I suppose the obvious thing is the power of the system. Portables are usually a generation or two behind the home consoles. I can see how a PSP game may dull in comparison to a PS3 title, but that doesn’t mean we should discount it. PSP games are roughly PS1 games. If God Of War: Chains Of Olympus isn’t a “real game” then what does that say for Crash Bandicoot 2? What I’m getting at is it’s not a concept of power so much as it’s a concept of less than console power. That’s one barrier of people use.
Another attribute is the smaller screen. Instead of a window into another world, you get a peephole. I guess it’s hard to feel a connection when you see a world the size of a postcard. What I find odd, in some cases (say Zelda for example) you are in the same world as every console release. The world isn’t smaller, it just feels that way. Granted one may be restricted to a smaller section of Hyrule, but it’s still Hyrule. Huh, I just contradicted myself didn’t I? Okay so maybe the world is smaller in size due to restrictions of the hardware but, in the sense of story and placement, the world is still the same. That can’t be the reason can it?
It’s common for handheld games to be a prequel, a side story or anything other than a main entry to the existing, console timeline. In doing this, even the developers seem to be admitting handhelds are lesser games than their console counterparts. I suppose there are a couple business reasons behind this; companies make more money off console games and handheld games are usually made by separate studios. The first seems to be a cyclical problem. If companies invested more effort into handheld installments, wouldn’t they sell better? But they don’t invest as heavily into handheld games since they make less money from them. I’m not sure this is an easy problem to solve. The second can be excused since some studios have different levels of experience when working with different consoles. But think about it, don’t you always feel better when you’re told the original studio is overseeing the production of a handheld installment? At the very least, companies feel the need to make such an announcement. Maybe handheld versions are side stories simply because the next console game is being made and the story is already set in stone. Could it really be that simple? If so, how can that cause such a disconnect?
Perhaps the controller is to blame; or lack thereof. Handhelds have less buttons and less analog sticks. Lack of a stick was the main complaint about the PSP and it’s a big concern with the 3DS. Circle Pad Pro, anyone? Anyway, with the lack of input choices developers are forced to design things differently. Could this varying of inputs be the wall between handheld and console equality? Is a fixed camera or a reduction of movement options a reason to dismiss a game’s influence? I don’t think so.

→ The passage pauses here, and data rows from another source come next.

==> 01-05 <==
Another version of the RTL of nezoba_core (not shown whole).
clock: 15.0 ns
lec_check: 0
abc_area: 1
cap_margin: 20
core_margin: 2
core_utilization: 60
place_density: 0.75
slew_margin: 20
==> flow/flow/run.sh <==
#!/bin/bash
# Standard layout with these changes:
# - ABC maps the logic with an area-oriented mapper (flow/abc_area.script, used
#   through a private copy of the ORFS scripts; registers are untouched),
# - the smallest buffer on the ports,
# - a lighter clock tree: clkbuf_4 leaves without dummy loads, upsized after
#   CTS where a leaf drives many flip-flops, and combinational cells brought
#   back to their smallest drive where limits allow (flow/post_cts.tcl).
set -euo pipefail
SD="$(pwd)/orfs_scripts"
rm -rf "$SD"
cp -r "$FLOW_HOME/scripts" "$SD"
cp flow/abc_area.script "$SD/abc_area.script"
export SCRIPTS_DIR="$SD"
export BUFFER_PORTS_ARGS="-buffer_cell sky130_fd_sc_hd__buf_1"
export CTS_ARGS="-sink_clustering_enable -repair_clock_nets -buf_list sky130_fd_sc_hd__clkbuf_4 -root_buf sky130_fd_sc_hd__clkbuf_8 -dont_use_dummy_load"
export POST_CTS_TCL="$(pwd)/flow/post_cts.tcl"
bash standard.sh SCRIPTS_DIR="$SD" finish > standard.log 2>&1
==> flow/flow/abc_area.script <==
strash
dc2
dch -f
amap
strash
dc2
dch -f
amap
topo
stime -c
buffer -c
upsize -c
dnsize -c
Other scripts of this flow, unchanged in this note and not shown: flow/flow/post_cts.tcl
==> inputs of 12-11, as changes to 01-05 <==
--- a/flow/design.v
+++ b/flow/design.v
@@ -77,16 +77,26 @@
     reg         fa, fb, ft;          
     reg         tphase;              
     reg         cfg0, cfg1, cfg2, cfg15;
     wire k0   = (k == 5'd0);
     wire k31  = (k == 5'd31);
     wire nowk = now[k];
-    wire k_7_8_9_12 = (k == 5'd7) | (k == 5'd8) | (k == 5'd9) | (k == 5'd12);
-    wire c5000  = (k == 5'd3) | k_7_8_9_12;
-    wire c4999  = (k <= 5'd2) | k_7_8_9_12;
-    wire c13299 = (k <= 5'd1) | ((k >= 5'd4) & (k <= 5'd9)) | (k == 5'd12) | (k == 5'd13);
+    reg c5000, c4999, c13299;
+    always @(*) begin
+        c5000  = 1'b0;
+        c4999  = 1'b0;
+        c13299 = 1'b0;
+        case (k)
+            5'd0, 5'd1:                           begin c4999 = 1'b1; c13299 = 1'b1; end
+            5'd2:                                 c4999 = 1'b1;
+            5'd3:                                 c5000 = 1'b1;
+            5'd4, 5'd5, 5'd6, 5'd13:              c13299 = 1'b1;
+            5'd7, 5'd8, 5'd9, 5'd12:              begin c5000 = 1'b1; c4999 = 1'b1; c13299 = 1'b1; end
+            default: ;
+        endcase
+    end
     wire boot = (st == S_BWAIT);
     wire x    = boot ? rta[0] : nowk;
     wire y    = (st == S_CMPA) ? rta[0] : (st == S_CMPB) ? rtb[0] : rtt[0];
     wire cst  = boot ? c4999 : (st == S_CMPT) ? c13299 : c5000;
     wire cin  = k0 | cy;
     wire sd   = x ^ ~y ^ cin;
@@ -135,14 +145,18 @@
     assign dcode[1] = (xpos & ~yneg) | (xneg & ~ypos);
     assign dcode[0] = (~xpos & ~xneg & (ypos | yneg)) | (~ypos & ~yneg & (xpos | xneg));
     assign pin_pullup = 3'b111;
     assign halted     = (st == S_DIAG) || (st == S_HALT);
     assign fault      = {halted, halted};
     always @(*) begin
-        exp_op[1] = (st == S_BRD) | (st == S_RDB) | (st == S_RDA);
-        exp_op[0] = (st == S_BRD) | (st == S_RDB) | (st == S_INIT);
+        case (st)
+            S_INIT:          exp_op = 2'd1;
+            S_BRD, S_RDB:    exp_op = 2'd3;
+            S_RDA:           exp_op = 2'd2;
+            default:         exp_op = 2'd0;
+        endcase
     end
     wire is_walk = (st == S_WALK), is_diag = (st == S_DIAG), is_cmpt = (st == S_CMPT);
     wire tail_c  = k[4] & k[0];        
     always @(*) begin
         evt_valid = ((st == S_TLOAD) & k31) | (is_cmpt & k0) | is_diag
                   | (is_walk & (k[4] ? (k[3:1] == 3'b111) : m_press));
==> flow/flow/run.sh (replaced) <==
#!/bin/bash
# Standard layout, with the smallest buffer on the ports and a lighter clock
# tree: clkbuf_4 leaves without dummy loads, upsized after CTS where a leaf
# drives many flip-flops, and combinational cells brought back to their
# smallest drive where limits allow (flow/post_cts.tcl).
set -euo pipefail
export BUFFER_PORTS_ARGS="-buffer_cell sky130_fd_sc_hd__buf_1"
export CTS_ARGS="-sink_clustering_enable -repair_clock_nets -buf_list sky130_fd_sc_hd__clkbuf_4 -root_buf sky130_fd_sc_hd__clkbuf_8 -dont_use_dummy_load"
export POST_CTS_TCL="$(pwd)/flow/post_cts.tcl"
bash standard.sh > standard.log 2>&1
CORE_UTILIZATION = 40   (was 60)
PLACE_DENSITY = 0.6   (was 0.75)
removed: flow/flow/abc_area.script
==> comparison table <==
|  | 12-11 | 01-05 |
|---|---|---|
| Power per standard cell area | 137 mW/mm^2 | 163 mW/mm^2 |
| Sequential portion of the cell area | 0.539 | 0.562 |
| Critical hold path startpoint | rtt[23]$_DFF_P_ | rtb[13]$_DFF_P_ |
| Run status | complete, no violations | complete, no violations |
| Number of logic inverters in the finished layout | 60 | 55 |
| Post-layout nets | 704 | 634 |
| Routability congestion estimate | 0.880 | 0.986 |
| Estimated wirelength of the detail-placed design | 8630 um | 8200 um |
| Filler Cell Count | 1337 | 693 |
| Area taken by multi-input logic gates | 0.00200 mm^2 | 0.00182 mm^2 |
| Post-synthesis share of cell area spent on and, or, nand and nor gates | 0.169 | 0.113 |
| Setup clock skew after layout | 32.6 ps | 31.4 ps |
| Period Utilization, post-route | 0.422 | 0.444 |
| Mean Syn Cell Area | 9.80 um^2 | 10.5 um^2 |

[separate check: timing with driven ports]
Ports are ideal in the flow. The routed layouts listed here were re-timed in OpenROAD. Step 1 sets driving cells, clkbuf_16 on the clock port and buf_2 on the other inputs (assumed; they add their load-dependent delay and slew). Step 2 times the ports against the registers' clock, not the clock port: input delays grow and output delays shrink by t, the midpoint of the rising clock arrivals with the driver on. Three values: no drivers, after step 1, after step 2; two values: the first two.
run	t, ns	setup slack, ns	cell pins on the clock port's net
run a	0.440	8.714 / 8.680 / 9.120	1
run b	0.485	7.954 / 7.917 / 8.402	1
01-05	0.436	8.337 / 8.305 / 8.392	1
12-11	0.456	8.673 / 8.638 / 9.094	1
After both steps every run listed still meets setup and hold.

As I circle back around for a landing I realize the irony of my friend’s original statement. If Of Myths And Monsters doesn’t count because of its handheld bounds, then how can Uprising? Is the 3DS more of a system than the Game Boy? I guess so, but only in the same way the 360 is more than the NES. It frustrates me when people dismiss handheld games. What’s worse is I don’t fully understand why. That’s where you come in, readers. If you’ve made it this far through my keystroke ramblings, I want to ask you to go just a bit further. Do you know of anyone that dismisses handheld games? Do you write them off yourself? If so, let me know why in the comments. Maybe I just have weird friends or something but regardless I want to get to the bottom of this issue.